Melon soup is a soup prepared with melon as a primary ingredient. Melons such as bitter melon, cantaloupe, crenshaw melon, honeydew (casaba melon) and winter melon may be used, among others. Some melon soups are prepared with whole pieces of melon, and others use puréed melon. Some are served hot, while others are served chilled. Some cold varieties are prepared without any cooking involved. Several styles and varieties of melon soups exist, including bitter melon soup, cantaloupe soup and winter melon soup, among others. The origin of some melon soup recipes may cross international boundaries.

Varieties

Bitter melon soup
Bitter melon soup is prepared using bitter melon as a primary ingredient, and is a part of Chinese cuisine.
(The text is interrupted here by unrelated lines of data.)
This design comes from an exercise in tuning for small area, a short achievable clock period and few clock cycles per item on the open sky130 flow, not from production work.
In this exercise RTL edits were held to simulation tests only and were not proved equivalent to the original.
No activity file was given, so power comes from the tool's default toggle rates.

Design mesh_router, start of the top module:
module mesh_router (
  input  logic                          clk,
  input  logic                          reset,
  input  logic [5-1:0]         in_valid,
  input  logic [5*64-1:0] in_flit,
  output logic [5-1:0]         in_ready,
  output logic [5-1:0]         out_valid,
  output logic [5*64-1:0] out_flit,
  input  logic [5-1:0]         out_ready,
  output logic                          polarity_to_nic
);
==> module input_port, before the edit <==
module input_port (
  input  logic              clk,
  input  logic              reset,
  input  logic              in_valid,
  input  flit_pkg::flit_t   in_flit,
  output logic              in_ready,
  output router_pkg::req_t  req,
  output logic [4-1:0] hop_dec,
  input  logic              accept
);
  router_pkg::port_e route;
  always_comb begin
    route    = router_pkg::PORT_NIC;
    if (in_flit.hop_x != '0) begin
      route = in_flit.x_dir ? router_pkg::PORT_LEFT : router_pkg::PORT_RIGHT;
    end else if (in_flit.hop_y != '0) begin
      route = in_flit.y_dir ? router_pkg::PORT_DOWN : router_pkg::PORT_UP;
    end
  end
  assign req.dest = in_valid ? router_pkg::port_bit(route) : '0;
  assign req.flit = in_flit;
  always_ff @(posedge clk) begin
    hop_dec <= ((in_flit.hop_x != '0) ? in_flit.hop_x : in_flit.hop_y) - 1'b1;
  end
  assign in_ready = accept;
endmodule
==> module output_port, before the edit <==
module output_port #(
  parameter int PORT = 0
) (
  input  logic                  clk,
  input  logic                  reset,
  input  logic                  polarity,
  input  logic [5-1:0] prio,
  input  logic [5-1:0] req_valid,
  input  logic [5*64-1:0] req_flit,
  input  logic [5*4-1:0] req_dec,
  output logic [5-1:0] grant,
  output logic                  out_valid,
  output flit_pkg::flit_t       out_flit,
  input  logic                  out_ready
);
  localparam int N = 5;
  logic [N-1:0] cand;
  logic [N-1:0] beats [N];
  logic [N-1:0] pick;
  flit_pkg::flit_t adj_flit;
  logic [N*64-1:0] adj_all;
  always_comb begin
    for (int i = 0; i < N; i++) begin
      cand[i] = req_valid[i] && !grant[i]
             && (req_flit[64*i + 64 - 1] == polarity);
    end
  end
  always_comb begin
    for (int i = 0; i < N; i++) begin
      for (int j = 0; j < N; j++) begin
        beats[i][j] = 1'b0;
        for (int k = 0; k < N; k++) begin
          if (prio[k] && (((j - k + N) % N) < ((i - k + N) % N))) begin
            beats[i][j] = 1'b1;
          end
        end
      end
    end
  end
  always_comb begin
    for (int i = 0; i < N; i++) begin
      pick[i] = cand[i] && !(|(cand & beats[i]));
    end
  end
  always_ff @(posedge clk or posedge reset) begin
    if (reset) begin
      grant <= '0;
    end else if (!(out_valid && !out_ready)) begin
      grant <= pick;
    end
  end
  assign out_valid = |grant;
  always_comb begin
    for (int i = 0; i < N; i++) begin
      adj_flit = req_flit[64*i +: 64];
      case (PORT)
        0: begin
          adj_flit.hop_x = '0;
          adj_flit.y_dir = 1'b0;
          adj_flit.hop_y = req_dec[4*i +: 4];
        end
        1: begin
          adj_flit.hop_x = '0;
          adj_flit.y_dir = 1'b1;
          adj_flit.hop_y = req_dec[4*i +: 4];
        end
        2: begin
          adj_flit.x_dir = 1'b1;
          adj_flit.hop_x = req_dec[4*i +: 4];
        end
        3: begin
          adj_flit.x_dir = 1'b0;
          adj_flit.hop_x = req_dec[4*i +: 4];
        end
        default: begin
          adj_flit.hop_x = '0;
          adj_flit.hop_y = '0;
        end
      endcase
      adj_all[64*i +: 64] = adj_flit;
    end
  end
  always_comb begin
    out_flit = '0;
    for (int i = 0; i < N; i++) begin
      if (grant[i]) begin
        out_flit = out_flit | adj_all[64*i +: 64];
      end
    end
    case (PORT)
      1: out_flit.y_dir = 1'b1;
      2: out_flit.x_dir = 1'b1;
      default: ;
    endcase
  end
endmodule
In Cantonese, bitter melon is referred to as "the cooling melon," using the term leung gwa. In the region of China's Pearl River Delta, bitter melon soup is prepared from fresh melons during the summer, and also from dried bitter melon powder during other seasons. It may be prepared including fish such as bass or carp.

Cantaloupe soup
Cantaloupe soup is prepared with cantaloupe as a primary ingredient. It may be prepared in puréed form and is typically served chilled. It is sometimes referred to as muskmelon soup. Cantaloupe soup may be served as a first course or starter dish prior to a main course. The use of well-ripened cantaloupe can create an optimal texture and enhance the sweet flavor of the soup. Additional ingredients can include lime juice, lemon juice, apple juice, orange juice, salt, pepper, herbs such as mint or basil, cayenne pepper and balsamic vinegar. Spicy versions may be prepared using chili peppers. A cantaloupe soup recipe using one large cantaloupe melon, one-half cup orange juice and one-quarter cup of honey has 147 calories per one-cup serving.

Watermelon soup
Watermelon soup is prepared with watermelon as a primary ingredient, and may be served chilled. The seeds of the watermelon may be removed, or seedless watermelon may be used, and additional ingredients can include additional fruits, ginger, chili pepper and sugar.

Winter melon soup
Winter melon soup is prepared with winter melon as a primary ingredient and is a part of Chinese cuisine and the cuisine of Hong Kong. It is served often at Chinese banquets. Winter melon soup may have a slightly sweet flavor. Some recipes may use several ingredients in addition to winter melon, which may include ham, carrot, mushrooms and chicken. Winter melon soup may be served hot, yet has been described as having a cooling effect upon the body when consumed.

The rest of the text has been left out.